Using military metaphors when writing or talking about tackling illnesses goes back at least to the 17thc, if not earlier. A study in 2010 found that patients thought physicians were better communicators when they used metaphors when talking about cancer. Only 22% if the randomly selected conversations used military metaphors – surprisingly (for me at least), most metaphors where agricultural. Dhruv Khullar writes that using military metaphors is highly personal and knowing the patient well helps to determine what to say. Carlos D. Tajer wrote an interesting editorial about metaphors in medicine and delving further, the use of metaphors in communication is more complex than I first thought. They have long lasting effects too, as in his example of Ostler and angina (1910) which has imprinted in cultural memory as – it is men who have heart disease (nevermind that females do equally, or more).

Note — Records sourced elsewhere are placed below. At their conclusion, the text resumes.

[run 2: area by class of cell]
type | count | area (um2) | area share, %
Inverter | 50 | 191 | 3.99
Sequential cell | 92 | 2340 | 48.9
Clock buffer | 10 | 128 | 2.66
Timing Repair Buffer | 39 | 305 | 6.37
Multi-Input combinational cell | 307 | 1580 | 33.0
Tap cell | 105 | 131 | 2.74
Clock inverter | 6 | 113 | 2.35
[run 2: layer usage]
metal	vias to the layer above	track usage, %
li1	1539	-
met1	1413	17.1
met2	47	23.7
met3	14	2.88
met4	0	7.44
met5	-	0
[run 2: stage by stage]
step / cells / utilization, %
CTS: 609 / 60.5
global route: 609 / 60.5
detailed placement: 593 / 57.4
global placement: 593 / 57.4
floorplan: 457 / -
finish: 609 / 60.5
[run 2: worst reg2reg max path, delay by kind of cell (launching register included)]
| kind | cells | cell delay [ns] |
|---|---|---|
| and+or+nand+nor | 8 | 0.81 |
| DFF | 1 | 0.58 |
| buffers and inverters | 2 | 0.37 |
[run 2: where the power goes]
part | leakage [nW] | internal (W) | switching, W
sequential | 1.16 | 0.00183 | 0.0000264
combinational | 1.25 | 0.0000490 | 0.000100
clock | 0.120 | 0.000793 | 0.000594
<file path="config.mk">
export PLATFORM = sky130hd
export DESIGN_NAME = vx_tcu_drl_mask_seq
export DESIGN_NICKNAME = d
export VERILOG_FILES = /design/src/rtl/vx_tcu_drl_mask_seq.sv
export SDC_FILE = /design/constraint.sdc
export NUM_CORES = 1
export LEC_CHECK = 0
export CORE_MARGIN = 10
export CORE_UTILIZATION = 35
export CTS_CLUSTER_SIZE = 12
export DETAILED_ROUTE_END_ITERATION = 16
export PLACE_DENSITY_LB_ADDON = 0.1
export SLEW_MARGIN = 20
export SYNTH_ARGS = -nofsm -noshare
export SYNTH_HDL_FRONTEND = slang
export SYNTH_SLANG_ARGS = --single-unit
</file>
<file path="constraint.sdc">
create_clock -name clk -period 9.1 [get_ports clk]
set_input_delay 2.73 -clock clk [delete_from_list [all_inputs] [get_ports clk]]
set_output_delay 2.73 -clock clk [all_outputs]
set_load 0.05 [all_outputs]
</file>
<file path="src/rtl/vx_tcu_drl_mask_seq.sv">
// vx_tcu_drl_mask_seq: turns one vld_mask + format per operation into a stream of per-step TCK-lane masks
// in : clk, reset, valid_in, vld_mask, fmt_s, ready_out
// out: ready_in, valid_out, lane_mask, step_idx, last, lane_cnt, fmt_err
module vx_tcu_drl_mask_seq #(
  parameter int MAX_INPUTS = 32,
  parameter int N = 2,
  parameter int TCK = 2 * N,
  parameter int SKIP_EMPTY = 1,
  parameter int MAX_STEPS = MAX_INPUTS / TCK,
  localparam int SW = $clog2(MAX_STEPS),
  localparam int CW = $clog2(TCK + 1)
) (
  input  logic                  clk,
  input  logic                  reset,
  input  logic                  valid_in,
  output logic                  ready_in,
  input  logic [MAX_INPUTS-1:0] vld_mask,
  input  logic [3:0]            fmt_s,
  output logic                  valid_out,
  input  logic                  ready_out,
  output logic [TCK-1:0]        lane_mask,
  output logic [SW-1:0]         step_idx,
  output logic                  last,
  output logic [CW-1:0]         lane_cnt,
  output logic                  fmt_err
);
  localparam logic [3:0] FMT_FP32 = 4'd0, FMT_FP16 = 4'd1, FMT_BF16 = 4'd2, FMT_FP8 = 4'd3,
                         FMT_BF8 = 4'd4, FMT_I8 = 4'd9, FMT_U8 = 4'd10, FMT_I4 = 4'd11, FMT_U4 = 4'd12;
  typedef enum logic {IDLE, ISSUE} state_t;
  state_t state, state_n;
  // cat: 0 = stride 4 with odd lanes off (FP32), 1 = stride 4, 2 = stride 2, 3 = stride 1
  logic [1:0]            cat_in, cat_r;
  logic                  err_in, acc, adv, done, found, more;
  logic [MAX_INPUTS-1:0] mask_r;
  logic [MAX_STEPS-1:0]  iss_r, iss_in, v;
  logic [SW-1:0]         nxt;
  logic [TCK-1:0]        lm;
  int                    from;
  function automatic int kof(input logic [1:0] c);
    return c == 2'd3 ? MAX_STEPS : c == 2'd2 ? MAX_STEPS / 2 : MAX_STEPS / 4;
  endfunction
  function automatic logic [TCK-1:0] lanes(input logic [MAX_INPUTS-1:0] m, input logic [1:0] c, input int s);
    logic [TCK-1:0] r;
    int st;
    st = c == 2'd3 ? 1 : c == 2'd2 ? 2 : 4;
    for (int i = 0; i < TCK; i++) r[i] = (c != 2'd0 || i % 2 == 0) && 1'(m >> (s * st * TCK + i * st));
    return r;
  endfunction
  // steps that will produce a beat; empty for unsupported formats so the single error beat path is taken
  function automatic logic [MAX_STEPS-1:0] iss(input logic [MAX_INPUTS-1:0] m, input logic [1:0] c, input logic e);
    logic [MAX_STEPS-1:0] r;
    for (int s = 0; s < MAX_STEPS; s++) r[s] = !e && s < kof(c) && (SKIP_EMPTY == 0 || |lanes(m, c, s));
    return r;
  endfunction
  assign valid_out = state == ISSUE;
  assign done      = valid_out && ready_out && last;
  assign adv       = valid_out && ready_out && !last;
  assign ready_in  = state == IDLE || done;
  assign acc       = valid_in && ready_in;
  always_comb begin
    err_in  = !(fmt_s inside {FMT_FP32, FMT_FP16, FMT_BF16, FMT_FP8, FMT_BF8, FMT_I8, FMT_U8, FMT_I4, FMT_U4});
    cat_in  = fmt_s == FMT_FP32 ? 2'd0 : (fmt_s inside {FMT_FP16, FMT_BF16}) ? 2'd1 :
              (fmt_s inside {FMT_I4, FMT_U4}) ? 2'd3 : 2'd2;
    iss_in  = iss(vld_mask, cat_in, err_in);
    v       = acc ? iss_in : iss_r;
    from    = acc ? 0 : int'(step_idx) + 1;
    found   = 1'b0;
    more    = 1'b0;
    nxt     = '0;
    // lowest pending step becomes the next beat; any second hit means this beat is not last
    for (int s = 0; s < MAX_STEPS; s++) begin
      if (v[s] && s >= from) begin
        more  = more || found;
        nxt   = found ? nxt : SW'(s);
        found = 1'b1;
      end
    end
    lm      = found ? lanes(acc ? vld_mask : mask_r, acc ? cat_in : cat_r, int'(nxt)) : '0;
    state_n = acc ? ISSUE : done ? IDLE : state;
  end
  always_ff @(posedge clk) begin
    if (reset) begin
      state     <= IDLE;
      lane_mask <= '0;
      step_idx  <= '0;
      last      <= 1'b0;
      lane_cnt  <= '0;
      fmt_err   <= 1'b0;
      mask_r    <= '0;
      cat_r     <= '0;
      iss_r     <= '0;
    end else begin
      state <= state_n;
      if (acc) begin
        mask_r  <= vld_mask;
        cat_r   <= cat_in;
        iss_r   <= iss_in;
        fmt_err <= err_in;
      end
      if (acc || adv) begin
        lane_mask <= lm;
        step_idx  <= nxt;
        last      <= !more;
        lane_cnt  <= CW'($countones(lm));
      end else if (done) begin
        lane_mask <= '0;
        step_idx  <= '0;
        last      <= 1'b0;
        lane_cnt  <= '0;
        fmt_err   <= 1'b0;
      end
    end
  end
endmodule

</file>
* Word-level counts from Yosys, hierarchy flattened *
Cells that the tools add are included.

word-level totals
  register bits = 55
  input port bits = 40
  output and inout port bits = 14
  logic and storage cells = 234

operators by class
  add/subtract/negate cells = 28
  multipliers = 6
  order comparisons = 16
  eq/ne operators = 12
  shift operators = 35
  muxes and demuxes = 54
  bitwise operators = 1
  reduce and logical (&&, ||, !) cells = 73

operators with widths
  kind                     count
  $shr A32 B32 Y1          31
  $add A32 B32 Y32         12
  $add A32 B4 Y32          3
  $add A32 B5 Y32          3
  $add A9 B32 Y32          3
  $shr A32 B9 Y1           3
  $lt A3 B32 Y1 const A    2
  $mux W3                  21
  $logic_and A1 B1 Y1      46
  $lt A1 B32 Y1 const A    1
  $lt A2 B32 Y1 const A    1
  $lt A4 B32 Y1 const A    1
  $mul A3 B32 Y32 const A  1
  $mux W32                 1
  $reduce_or A4 Y1         8
  $shr A32 B8 Y1           1
  $mux W1                  23
  $mux W4                  5
  $eq A4 B4 Y1 const B     4
  $ge A3 B4 Y1 const A     4
  $lt A3 B4 Y1 const A     3
  $mul A3 B3 Y6 const A    2
  $reduce_bool A2 Y1       6
  $mul A2 B3 Y5 const A    2
  other kinds (20)         38

* Logic depth before layout (Yosys ltp) *
  word-level depth = 39
  mapped depth = 32

* Worst setup path after synthesis *
No wires, ideal clock.

  kind = input -> register
  from = input port fmt_s[0]
  to = register lane_cnt[1]
  setup time = 0.128 ns
  data arrival time = 8.897 ns
  path slack = 0.076 ns
  cell stages on the path = 30
  cells stage by stage = and2_1 > buf_2 > or3_1 > clkbuf_1 > fa_1 > inv_1 > a221oi_1 > o221ai_1 > a311o_1 > a211oi_2 > nand2_1 > nor2_1 > and2_1 > nand2_1 > fa_1 > inv_1 > ha_1 > fa_1 > xnor2_1 > a21oi_1 > nor2_1 > a21oi_1 > nor3_1 > nand3_1 > a211oi_1 > fa_1 > ha_1 > ha_1 > a22oi_1 > nor2_1

between the ends
  word-level cells in the longest chain between the ends = 38
  elaborated cells between the ends (all ways) = 179

ends and longest elaborated chain
  item                                                      line  text
  start, declared                                           18    input logic [3:0] fmt_s,
  branches (longest 34 deep; another with $mul A3 B32 Y32)  n/a
  $mux W4 (*)                                               78    lm = found ? lanes(acc ? vld_mask : mask_r, acc ? cat_in : cat_r, int'(nxt)) : '0;
  $add A1 B1 Y2 (implied by the code)                       104   lane_cnt <= CW'($countones(lm));
  $add A2 B2 Y3 (implied by the code) (*)                   104
  $mux W3 (*)                                               100   if (acc || adv) begin
  end signal, assigned                                      104
  end, declared                                             24    output logic [CW-1:0] lane_cnt,

Every way passes the cells marked *.
A chain may end at the register's enable or synchronous reset.

* Worst setup path after layout *
  from = input port fmt_s[2]
  to = register lane_cnt[1]

Same word-level chain as after synthesis.

==> metrics.log <==
INFO  metric status = complete, no violations
INFO  metric cell_internal_pwr = approximately 0.60 mW
INFO  metric row_count = 42
INFO  metric synthDistinctLibCells = 78
INFO  metric die-area = about 19,000 µm²
INFO  metric timing.final.setup_violations = 0
INFO  metric synth_top_area_cell = dfxtp_1
INFO  metric tritoncts_clock_tree = yes
INFO  metric worst_skew_pair.late_latency = 0.31 ns
INFO  metric drt-wirelength-per-cell = ~20 µm
INFO  metric drt_pass1_iterations = 5
INFO  metric stdcell_area = around 6100 µm²
INFO  metric placedCellCount = between 800 and 900
INFO  metric cp_slowest_stage_delay = ~0.57 ns
INFO  metric num_vias = between 5,000 and 6,000
INFO  metric finalPower = between 0.9 and 1 mW
INFO  metric worstPathCellList = clkdlybuf4s50_1 -> or3_4 -> fa_1 -> buf_6 -> mux4_2 -> or4_4 -> a211oi_2 -> o31ai_2 -> a31oi_4 -> buf_4 -> nor2_1 -> ha_1 -> ha_1 -> fa_2 -> a311oi_2 -> a211oi_2 -> a311oi_2 -> a211oi_2 -> fa_1 -> ha_2 -> ha_4 -> a22oi_2 -> nor2_1
INFO  metric clockPowerShare = 0.241
INFO  metric holdPathStages = 2
INFO  metric ys_top_cells_by_count = 92 x nand2_1, 58 x nor2_1, 55 x dfxtp_1, 50 x a21oi_1, 31 x mux2i_1
INFO  metric dpl.hpwl = ~13 mm
INFO  metric areaGrowthSynthToFinish = 29.7%
INFO  metric yosys_warnings = 0
INFO  metric power_density = 158 nW/µm²
INFO  metric achievable-frequency = around 110 MHz
INFO  metric actual_slew_at_the_worst_max_slew_pin = 1.10 ns
INFO  metric final.min_clock_period = 8.89 ns
INFO  metric clk_pin_slew_worst_paths = approximately 0.080 ns
INFO  metric io_buffer_count = 53
INFO  metric power_switching = approximately 0.37 mW
INFO  metric most_frequently_used_flop_master_after_synthesis = dfxtp_1
INFO  metric remaining_drc_errors = 0
INFO  metric synth_top_cells_by_area = dfxtp_1 23%, nand2_1 7.3%, mux4_2 7.1%
INFO  metric synth_area_per_cell = 7.86 µm²
INFO  metric synthArstFlopShare = 0
INFO  metric clkSinkCount = 55
INFO  metric via_per_inst = roughly 5.8
INFO  metric summed_negative_setup_slack_over_all_endpoints = 0 ns
INFO  metric synthCells = around 600
INFO  metric numCtsBuffers = 5
INFO  metric drt_iter0_drc = 600
INFO  metric cts_max_level = 2
INFO  metric worstPathMaxFanout = 4
INFO  metric relSlewSlack = 0.265
INFO  metric largest_net_degree_at_the_start_of_global_routing = 56
INFO  metric max-cap-violations = 0
INFO  metric hold_class = flop to flop
INFO  metric critPathMostFrequentCell = a211oi_2
INFO  metric synth-seq-area-share = 0.232
INFO  metric drv_slew = 0
INFO  metric cts_hold_repair.buffers = 0
INFO  metric place_congestion = around 0.96
INFO  metric ir_drop = around 0.075 mV
INFO  metric reg2reg_depth = 26
INFO  metric static-leakage-power = around 2.5 nW
INFO  metric cts-root-to-sink-buffers = 2
INFO  metric ports_placed_on_the_boundary = between 50 and 60
INFO  metric via_count_of_the_first_global_routing_pass = between 4,000 and 5,000
INFO  metric grt_overflow_total = 0
INFO  metric layout-drive-gt1-share = 0.192
INFO  metric antenna_diode_instance_count = 0
INFO  metric critPathKind = input port to flop
INFO  metric route.antenna.remaining_nets = 0
INFO  metric power.share.sequential = 0.282
INFO  metric timing.final.ws_setup = 0.213 ns
INFO  metric ys_seq_elements = between 50 and 60
INFO  metric cts.root.buffer_cell = clkbuf_16
INFO  metric antenna_found_initial = 0
INFO  metric synthesis.area = 4740 µm²
INFO  metric stdcell_count = roughly 870
INFO  metric crit_path_top_delay_cell = fa_1
INFO  metric nets = about 750
INFO  metric final.setup_skew = about 0.0087 ns
INFO  metric worstPathArrival = 9.07 ns
INFO  metric post_dp_cell_area = between 5000 and 6000 µm²
INFO  metric critPathLaunchType = input port
INFO  metric fraction_of_power_consumed_by_combinational_cells = 0.477
INFO  metric worst_ep_required_time = 9.28 ns
INFO  metric hold_viol_final = 0
INFO  metric total_wire_length_after_detailed_routing = roughly 17 mm
INFO  metric core-area = 13,200 µm²
INFO  metric worstSetupEndpointType = flop
INFO  metric sw_frac_of_total = 0.380
INFO  metric chipWidth = 136 µm
INFO  metric floorplan.initialDensity = 0.358
INFO  metric most_numerous_cell_in_the_yosys_netlist = nand2_1
INFO  metric synth.top_cell.area_share = 0.232
INFO  metric grt_first_pass_wirelength = 27.4 mm
INFO  metric period_share = 0.977
INFO  metric synth_edf_count = 0
INFO  metric die_y = 136 µm
INFO  metric grt_usage = 0.187
INFO  metric dp_worst_setup_slack = -0.414 ns
-- power groups by stage --
| stage | logic [mW] | clock network, mW | registers [mW] |
|---|---|---|---|
| after floorplan | 0.239 | 0 | 0.299 |
| after global placement | 0.412 | 0 | 0.279 |
| after detailed placement | 0.417 | 0 | 0.279 |
| after CTS | 0.420 | 0.237 | 0.274 |
| after global routing | 0.499 | 0.246 | 0.277 |
| final | 0.463 | 0.234 | 0.274 |
-- routing by layer --
layer / share of wire / track usage
met4: 0.025 / 0.0574
met5: 0 / 0
met3: 0.056 / 0.0314
met1: 0.46 / 0.255
met2: 0.46 / 0.292
-- cell families (layout without fill, tap and decap cells) --
logic type      after synthesis  in the layout  synth area share
fa+ha+maj                    21             21            0.0639
xor+xnor                      8              8            0.0148
buf+inv                      64            151            0.0557
other cells                   2              5           0.00158
mux                          48             48             0.141
flops                        55             55             0.232
simple gates                227            227             0.226
compound gates              178            178             0.264
-- layout by cell type (no fill, tap or decap), drive strengths merged, types with 10 or more instances in the layout --
| cell type | n |
|---|---|
| a22oi | 12 |
| mux4 | 15 |
| a21oi | 50 |
| a31oi | 13 |
| a211oi | 14 |
| mux2i | 31 |
| clkdlybuf4s50 | 50 |
| ha | 13 |
| nor3 | 10 |
| nand2 | 92 |
| o221ai | 13 |
| o21ai | 26 |
| nor2 | 59 |
| buf | 69 |
| dfxtp | 55 |
| inv | 22 |
-- registers in the layout (all words and copies together) (netlist names) --
signal	flops
step_idx	3
fmt_err	1
lane_mask	4
iss_r	8
cat_r	2
mask_r	32
valid_out	1
last	1
lane_cnt	3
-- per-stage QoR --
step,utilization,hold slack (ns)
after floorplan,-,0.432
after global placement,0.436,0.445
after detailed placement,0.436,0.451
after CTS,0.449,0.463
after global routing,0.464,0.488
final,0.464,0.457
-- critical path, delay by kind of cell --
kind / cells / cell delay [ns]
AO/OA/AOI/OAI: 8 / 1.48
multiplexers: 1 / 0.48
AND/OR/NAND/NOR: 4 / 1.05
adder cells (fa/ha/maj): 7 / 2.61
buffers and inverters: 3 / 0.71
-- timing repair --
action | 4_1_cts | 5_1_grt
setup buffers | 0 | 8
setup endpoints to repair | 1 | 3
gates resized for setup | 2 | 28
pin swaps | 1 | 19
-- layout make-up --
cell class	count	area (µm²)
tap	176	220
timing repair buffer	121	1050
inverter	22	82.6
fill	1318	7100
clock buffer	5	125
clock inverter	3	47.5
multi-input combinational	487	3520
sequential	55	1100
-- final timing paths --
path | from | end | slack, ns
worst max-delay path | fmt_s[2] | lane_cnt[1] | 0.21
worst min-delay path | iss_r[1] | iss_r[1] | 0.46
worst max register to register | last | lane_cnt[1] | 3.12
worst min register to register | iss_r[1] | iss_r[1] | 0.46
No activity file was read; power rests on OpenSTA's default activity.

Metaphors can lead to damage too, as Trish Greenhalgh in a 2010 BMJ editorial writes.

The people treating me didn’t use military metaphors – in fact, they mostly didn’t use any (the only one I got was radiotherapy = sunburn). Perhaps because I’ve had medical issues before or perhaps because I work in a hospital – who can say?


2 responses to “Cancer is not a battle … or is it?

  1. Well having experienced both I would say cancer is not a battle at least not for the patient. A person with cancer has already been shot on the battlefield and bleeding to death and just hopes someone can save them. Let’s see I’ve had AML leukemia, an allogenic bone marrow transplant with all kinds of complications like total kidney and liver failure, septic shock from a prostate biopsy that got infected and if that wasn’t enough I got prostate cancer. That was an easy one. Just had it removed. Yeah cancer victims already took a hit. Get them to the MASH operation immediately.

    • Wow, you have been through the mill! I’ve had kidney failure (unrelated to the cancer) so I can empathise on that point. I hope you are feeling well now. I wrote this post because I thought that the use of fight etc isn’t helpful at all and is a disservice to people with other conditions that are just as horrible.